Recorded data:
════
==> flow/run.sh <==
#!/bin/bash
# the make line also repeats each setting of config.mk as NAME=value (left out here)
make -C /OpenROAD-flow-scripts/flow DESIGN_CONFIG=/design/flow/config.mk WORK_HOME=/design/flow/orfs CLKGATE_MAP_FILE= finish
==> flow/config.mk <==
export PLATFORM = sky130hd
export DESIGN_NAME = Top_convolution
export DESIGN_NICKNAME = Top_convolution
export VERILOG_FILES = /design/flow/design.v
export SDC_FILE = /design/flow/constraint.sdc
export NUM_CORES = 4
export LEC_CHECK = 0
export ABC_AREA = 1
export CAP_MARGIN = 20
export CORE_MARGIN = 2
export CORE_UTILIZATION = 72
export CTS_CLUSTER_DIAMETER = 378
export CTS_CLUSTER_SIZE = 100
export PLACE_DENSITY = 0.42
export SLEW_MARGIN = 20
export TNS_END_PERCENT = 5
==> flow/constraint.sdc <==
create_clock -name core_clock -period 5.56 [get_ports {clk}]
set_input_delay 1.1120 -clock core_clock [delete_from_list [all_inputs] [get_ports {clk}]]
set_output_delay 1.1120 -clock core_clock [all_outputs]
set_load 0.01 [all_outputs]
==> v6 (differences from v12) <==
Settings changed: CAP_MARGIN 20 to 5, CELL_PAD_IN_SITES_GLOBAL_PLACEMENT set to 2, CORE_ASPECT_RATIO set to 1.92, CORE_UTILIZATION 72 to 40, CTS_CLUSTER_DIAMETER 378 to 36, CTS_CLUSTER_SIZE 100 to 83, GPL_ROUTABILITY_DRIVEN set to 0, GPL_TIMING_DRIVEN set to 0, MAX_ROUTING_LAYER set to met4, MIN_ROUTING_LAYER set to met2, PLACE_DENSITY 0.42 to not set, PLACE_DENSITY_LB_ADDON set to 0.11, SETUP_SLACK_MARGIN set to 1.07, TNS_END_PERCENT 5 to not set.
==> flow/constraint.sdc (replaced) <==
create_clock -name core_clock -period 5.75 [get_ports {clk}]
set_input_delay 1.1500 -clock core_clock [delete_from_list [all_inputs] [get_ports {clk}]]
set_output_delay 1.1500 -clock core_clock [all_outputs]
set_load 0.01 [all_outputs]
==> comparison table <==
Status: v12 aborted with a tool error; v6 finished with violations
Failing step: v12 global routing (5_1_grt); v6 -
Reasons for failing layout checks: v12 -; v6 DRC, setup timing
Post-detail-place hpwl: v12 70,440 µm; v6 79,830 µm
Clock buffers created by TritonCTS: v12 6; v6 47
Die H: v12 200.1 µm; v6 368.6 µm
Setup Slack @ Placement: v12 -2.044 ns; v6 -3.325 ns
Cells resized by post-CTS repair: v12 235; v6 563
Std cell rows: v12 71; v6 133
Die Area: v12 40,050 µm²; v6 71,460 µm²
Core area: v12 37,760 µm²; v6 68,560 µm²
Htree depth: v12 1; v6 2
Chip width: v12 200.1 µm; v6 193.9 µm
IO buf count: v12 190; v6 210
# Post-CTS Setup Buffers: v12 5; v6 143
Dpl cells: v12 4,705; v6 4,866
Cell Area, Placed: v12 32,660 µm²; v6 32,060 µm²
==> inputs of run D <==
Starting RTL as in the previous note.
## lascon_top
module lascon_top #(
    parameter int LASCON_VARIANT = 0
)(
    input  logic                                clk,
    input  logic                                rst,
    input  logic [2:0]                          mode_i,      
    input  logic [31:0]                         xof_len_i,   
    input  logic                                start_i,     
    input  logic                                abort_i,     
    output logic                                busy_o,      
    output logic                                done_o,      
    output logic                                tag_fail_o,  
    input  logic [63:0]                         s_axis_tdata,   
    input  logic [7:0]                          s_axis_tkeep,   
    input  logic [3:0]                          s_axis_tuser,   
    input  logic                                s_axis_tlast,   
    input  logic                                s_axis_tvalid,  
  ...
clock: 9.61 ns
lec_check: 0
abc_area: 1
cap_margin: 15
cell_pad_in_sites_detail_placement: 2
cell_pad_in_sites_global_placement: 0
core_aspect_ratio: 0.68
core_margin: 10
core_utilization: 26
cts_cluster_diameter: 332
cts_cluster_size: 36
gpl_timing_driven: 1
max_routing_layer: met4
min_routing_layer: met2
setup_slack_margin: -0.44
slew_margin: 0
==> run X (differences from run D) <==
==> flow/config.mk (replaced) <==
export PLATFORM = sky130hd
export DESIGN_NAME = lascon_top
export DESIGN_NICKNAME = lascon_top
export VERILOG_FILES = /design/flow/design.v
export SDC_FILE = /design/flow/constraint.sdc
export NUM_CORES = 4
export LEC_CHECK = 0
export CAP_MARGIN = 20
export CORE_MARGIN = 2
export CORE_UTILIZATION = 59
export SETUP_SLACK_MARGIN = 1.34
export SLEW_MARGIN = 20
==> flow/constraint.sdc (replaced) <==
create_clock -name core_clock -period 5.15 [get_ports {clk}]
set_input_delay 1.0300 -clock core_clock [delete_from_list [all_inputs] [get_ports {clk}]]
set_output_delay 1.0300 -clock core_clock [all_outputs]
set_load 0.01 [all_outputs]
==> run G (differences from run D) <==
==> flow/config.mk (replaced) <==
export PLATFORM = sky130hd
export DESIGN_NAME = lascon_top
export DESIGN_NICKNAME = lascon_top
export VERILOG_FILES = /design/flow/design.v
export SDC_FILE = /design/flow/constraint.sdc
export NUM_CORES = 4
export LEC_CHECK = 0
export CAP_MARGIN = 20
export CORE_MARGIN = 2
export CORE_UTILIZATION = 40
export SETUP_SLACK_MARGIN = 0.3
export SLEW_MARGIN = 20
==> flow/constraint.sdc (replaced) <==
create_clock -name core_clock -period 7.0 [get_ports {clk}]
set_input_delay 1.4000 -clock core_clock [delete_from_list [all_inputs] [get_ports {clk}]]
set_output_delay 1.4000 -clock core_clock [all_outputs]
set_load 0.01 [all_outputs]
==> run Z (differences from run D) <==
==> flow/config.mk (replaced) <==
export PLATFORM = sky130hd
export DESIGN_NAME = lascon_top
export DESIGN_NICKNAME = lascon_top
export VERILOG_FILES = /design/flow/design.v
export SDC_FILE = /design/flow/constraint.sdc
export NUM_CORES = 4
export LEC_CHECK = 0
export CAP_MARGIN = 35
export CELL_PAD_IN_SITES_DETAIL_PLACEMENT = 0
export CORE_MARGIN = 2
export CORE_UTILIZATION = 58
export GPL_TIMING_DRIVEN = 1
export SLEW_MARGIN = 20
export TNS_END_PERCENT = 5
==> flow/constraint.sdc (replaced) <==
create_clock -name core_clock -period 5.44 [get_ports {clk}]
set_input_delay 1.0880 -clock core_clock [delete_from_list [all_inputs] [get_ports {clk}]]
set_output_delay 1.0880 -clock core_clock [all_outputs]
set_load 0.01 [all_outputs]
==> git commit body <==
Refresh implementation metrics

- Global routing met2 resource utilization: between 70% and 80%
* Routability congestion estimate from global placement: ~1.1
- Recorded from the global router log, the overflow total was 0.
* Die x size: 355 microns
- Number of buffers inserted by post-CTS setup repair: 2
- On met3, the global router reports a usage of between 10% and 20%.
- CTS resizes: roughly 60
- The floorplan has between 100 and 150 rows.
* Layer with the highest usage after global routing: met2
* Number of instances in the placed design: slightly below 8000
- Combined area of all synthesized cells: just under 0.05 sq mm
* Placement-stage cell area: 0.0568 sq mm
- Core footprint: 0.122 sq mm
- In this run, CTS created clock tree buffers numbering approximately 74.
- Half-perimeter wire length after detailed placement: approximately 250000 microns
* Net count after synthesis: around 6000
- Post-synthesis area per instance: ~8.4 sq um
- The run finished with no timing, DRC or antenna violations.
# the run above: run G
Design cpu, start of the top module:
module cpu(
    input rst_n, clk,
    input [31:0] imem_insn,
    output [31:0] imem_addr,
    output [31:0] trace_instruction, trace_rd_value,
    output [11:0] trace_imm,
    output [4:0] trace_rd, trace_rs1, trace_rs2
);
For scale: ~1300 flip-flops, roughly 160 I/O pins, about 64000 um2 of cells after synthesis.
==> flow/config.mk <==
export PLATFORM = sky130hd
export DESIGN_NAME = cpu
export DESIGN_NICKNAME = cpu
export VERILOG_FILES = /design/flow/design.v
export SDC_FILE = /design/flow/constraint.sdc
export NUM_CORES = 4
export LEC_CHECK = 0
export CAP_MARGIN = 20
export CORE_MARGIN = 2
export CORE_UTILIZATION = 50
export SLEW_MARGIN = 20
==> flow/constraint.sdc <==
create_clock -name core_clock -period 4.74 [get_ports {clk}]
set_input_delay 0.9480 -clock core_clock [delete_from_list [all_inputs] [get_ports {clk}]]
set_output_delay 0.9480 -clock core_clock [all_outputs]
set_load 0.01 [all_outputs]
run.sh (not shown) runs the stock make flow with config.mk's settings and CLKGATE_MAP_FILE=.
Next try:
--- a/flow/config.mk
+++ b/flow/config.mk
@@ -8,4 +8,13 @@
 export CAP_MARGIN = 20
-export CORE_MARGIN = 2
-export CORE_UTILIZATION = 50
-export SLEW_MARGIN = 20
+export CELL_PAD_IN_SITES_DETAIL_PLACEMENT = 1
+export CELL_PAD_IN_SITES_GLOBAL_PLACEMENT = 2
+export CORE_ASPECT_RATIO = 0.54
+export CORE_MARGIN = 6
+export CORE_UTILIZATION = 40
+export CTS_CLUSTER_DIAMETER = 330
+export GPL_TIMING_DRIVEN = 1
+export HOLD_SLACK_MARGIN = -0.02
+export MAX_ROUTING_LAYER = met4
+export PLACE_DENSITY_LB_ADDON = 0.2
+export SLEW_MARGIN = 40
+export TNS_END_PERCENT = 60
==> flow/constraint.sdc (replaced) <==
create_clock -name core_clock -period 2.8 [get_ports {clk}]
set_input_delay 0.5600 -clock core_clock [delete_from_list [all_inputs] [get_ports {clk}]]
set_output_delay 0.5600 -clock core_clock [all_outputs]
set_load 0.01 [all_outputs]
After rerunning: Now the flow produced a layout that fails on setup timing; synthesized area stays the same; total power grows by 81%; sequential cell count stays the same; count of clock-buffer cells in the layout goes down by 47.
Next try:
==> flow/config.mk (replaced) <==
export PLATFORM = sky130hd
export DESIGN_NAME = cpu
export DESIGN_NICKNAME = cpu
export VERILOG_FILES = /design/flow/design.v
export SDC_FILE = /design/flow/constraint.sdc
export NUM_CORES = 4
export LEC_CHECK = 0
export CAP_MARGIN = 15
export CELL_PAD_IN_SITES_DETAIL_PLACEMENT = 0
export CELL_PAD_IN_SITES_GLOBAL_PLACEMENT = 0
export CORE_MARGIN = 2
export CORE_UTILIZATION = 68
export CTS_CLUSTER_DIAMETER = 347
export GPL_ROUTABILITY_DRIVEN = 1
export HOLD_SLACK_MARGIN = -0.08
export MAX_ROUTING_LAYER = met4
export SLEW_MARGIN = 20
==> flow/constraint.sdc (replaced) <==
create_clock -name core_clock -period 1.87 [get_ports {clk}]
set_input_delay 0.3740 -clock core_clock [delete_from_list [all_inputs] [get_ports {clk}]]
set_output_delay 0.3740 -clock core_clock [all_outputs]
set_load 0.01 [all_outputs]
The changed run did not get past 5_1_grt with GRT-0116.
Die size falls by about 43%.
Synthesized area is unchanged.
Synthesized cell count stays the same.
Next try:
==> flow/config.mk (replaced) <==
export PLATFORM = sky130hd
export DESIGN_NAME = cpu
export DESIGN_NICKNAME = cpu
export VERILOG_FILES = /design/flow/design.v
export SDC_FILE = /design/flow/constraint.sdc
export NUM_CORES = 4
export LEC_CHECK = 0
export CAP_MARGIN = 20
export CORE_MARGIN = 2
export CORE_UTILIZATION = 61
export SETUP_SLACK_MARGIN = 0.99
export SLEW_MARGIN = 20
==> flow/constraint.sdc (replaced) <==
create_clock -name core_clock -period 3.63 [get_ports {clk}]
set_input_delay 0.7260 -clock core_clock [delete_from_list [all_inputs] [get_ports {clk}]]
set_output_delay 0.7260 -clock core_clock [all_outputs]
set_load 0.01 [all_outputs]
With this change the flow finished with timing, DRC and antenna clean.
Synthesized cell count stays the same.
Synthesized area does not change.
Die size goes up by 11%.
Power figures rest on the tool's default switching activity, not on a simulated workload.
## job 3041
## clk_ctrl
module clk_ctrl
(
	input				wire				clk_i					,
	input				wire				rstn_i				,	
	input				wire	[15:0]	freq						,
	output			reg				dds1_o					,
	output			reg				dds_o						
);
reg	[31:0]	cnt;
wire	[63:0]	add;
assign add =freq*32'd4294967295/16'd30000;
always@(posedge clk_i or negedge rstn_i)
	if(rstn_i ==1'b0)
		cnt <=32'd0;
	else
		cnt <=cnt +add; 
always@(posedge clk_i or negedge rstn_i)
	if(rstn_i ==1'b0)
		dds_o <=1'b0;
	else if(cnt >=32'd2147483648)
		dds_o <=1'b1;
	else
		dds_o <=1'b0;		
reg	[31:0]	cnt1;
wire	[63:0]	add1;
assign add1 =(freq/8'd36)*32'd4294967295/16'd3000;
always@(posedge clk_i or negedge rstn_i)
	if(rstn_i ==1'b0)
		cnt1 <=32'd0;
	else
		cnt1 <=cnt1 +add1; 
always@(posedge clk_i or negedge rstn_i)
	if(rstn_i ==1'b0)
		dds1_o <=1'b0;
	else if(cnt1 >=32'd2147483648)
		dds1_o <=1'b1;
	else
		dds1_o <=1'b0;		
endmodule
Settings: LEC_CHECK=0, ABC_AREA=1, CAP_MARGIN=10, CELL_PAD_IN_SITES_DETAIL_PLACEMENT=0, CORE_ASPECT_RATIO=0.93, CORE_MARGIN=2, CORE_UTILIZATION=58, CTS_CLUSTER_DIAMETER=341, GPL_ROUTABILITY_DRIVEN=0, HOLD_SLACK_MARGIN=0.12, MAX_ROUTING_LAYER=met4, SETUP_SLACK_MARGIN=5.0, SLEW_MARGIN=20, TNS_END_PERCENT=55; clock period 115.0 ns.
run.sh (not shown) runs the stock make flow with config.mk's settings and CLKGATE_MAP_FILE=.
## Diff of input files: job 2993 against job 3041
- ABC_AREA no longer set, was 1
- CORE_UTILIZATION now 59, was 58
- CAP_MARGIN now 20, was 10
## What came out
- Compare job 2993 and job 3041 | non-clock buffer count higher: job 2993
- Summary of job 2993 over job 3041: met1 layer usage reported by global route has increased; logic area has increased; and-or/or-and share of the synthesized area has increased.
- | post-synthesis to final-layout area growth | job 2993 vs job 3041 | 3.1 points lower |
- After detailed routing, job 3041 needs less wire than job 2993.
- A largest family of logic cells by area of simple AND/OR/NAND/NOR gates is what job 3041 shows, while AND-OR/OR-AND gates belongs to job 2993.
════
Begin at the first line of the records above and restate each line word for word, stopping after the line with "v6 (differences from".

Answer box:
==> flow/run.sh <==
#!/bin/bash
# the make line also repeats each setting of config.mk as NAME=value (left out here)
make -C /OpenROAD-flow-scripts/flow DESIGN_CONFIG=/design/flow/config.mk WORK_HOME=/design/flow/orfs CLKGATE_MAP_FILE= finish
==> flow/config.mk <==
export PLATFORM = sky130hd
export DESIGN_NAME = Top_convolution
export DESIGN_NICKNAME = Top_convolution
export VERILOG_FILES = /design/flow/design.v
export SDC_FILE = /design/flow/constraint.sdc
export NUM_CORES = 4
export LEC_CHECK = 0
export ABC_AREA = 1
export CAP_MARGIN = 20
export CORE_MARGIN = 2
export CORE_UTILIZATION = 72
export CTS_CLUSTER_DIAMETER = 378
export CTS_CLUSTER_SIZE = 100
export PLACE_DENSITY = 0.42
export SLEW_MARGIN = 20
export TNS_END_PERCENT = 5
==> flow/constraint.sdc <==
create_clock -name core_clock -period 5.56 [get_ports {clk}]
set_input_delay 1.1120 -clock core_clock [delete_from_list [all_inputs] [get_ports {clk}]]
set_output_delay 1.1120 -clock core_clock [all_outputs]
set_load 0.01 [all_outputs]
==> v6 (differences from v12) <==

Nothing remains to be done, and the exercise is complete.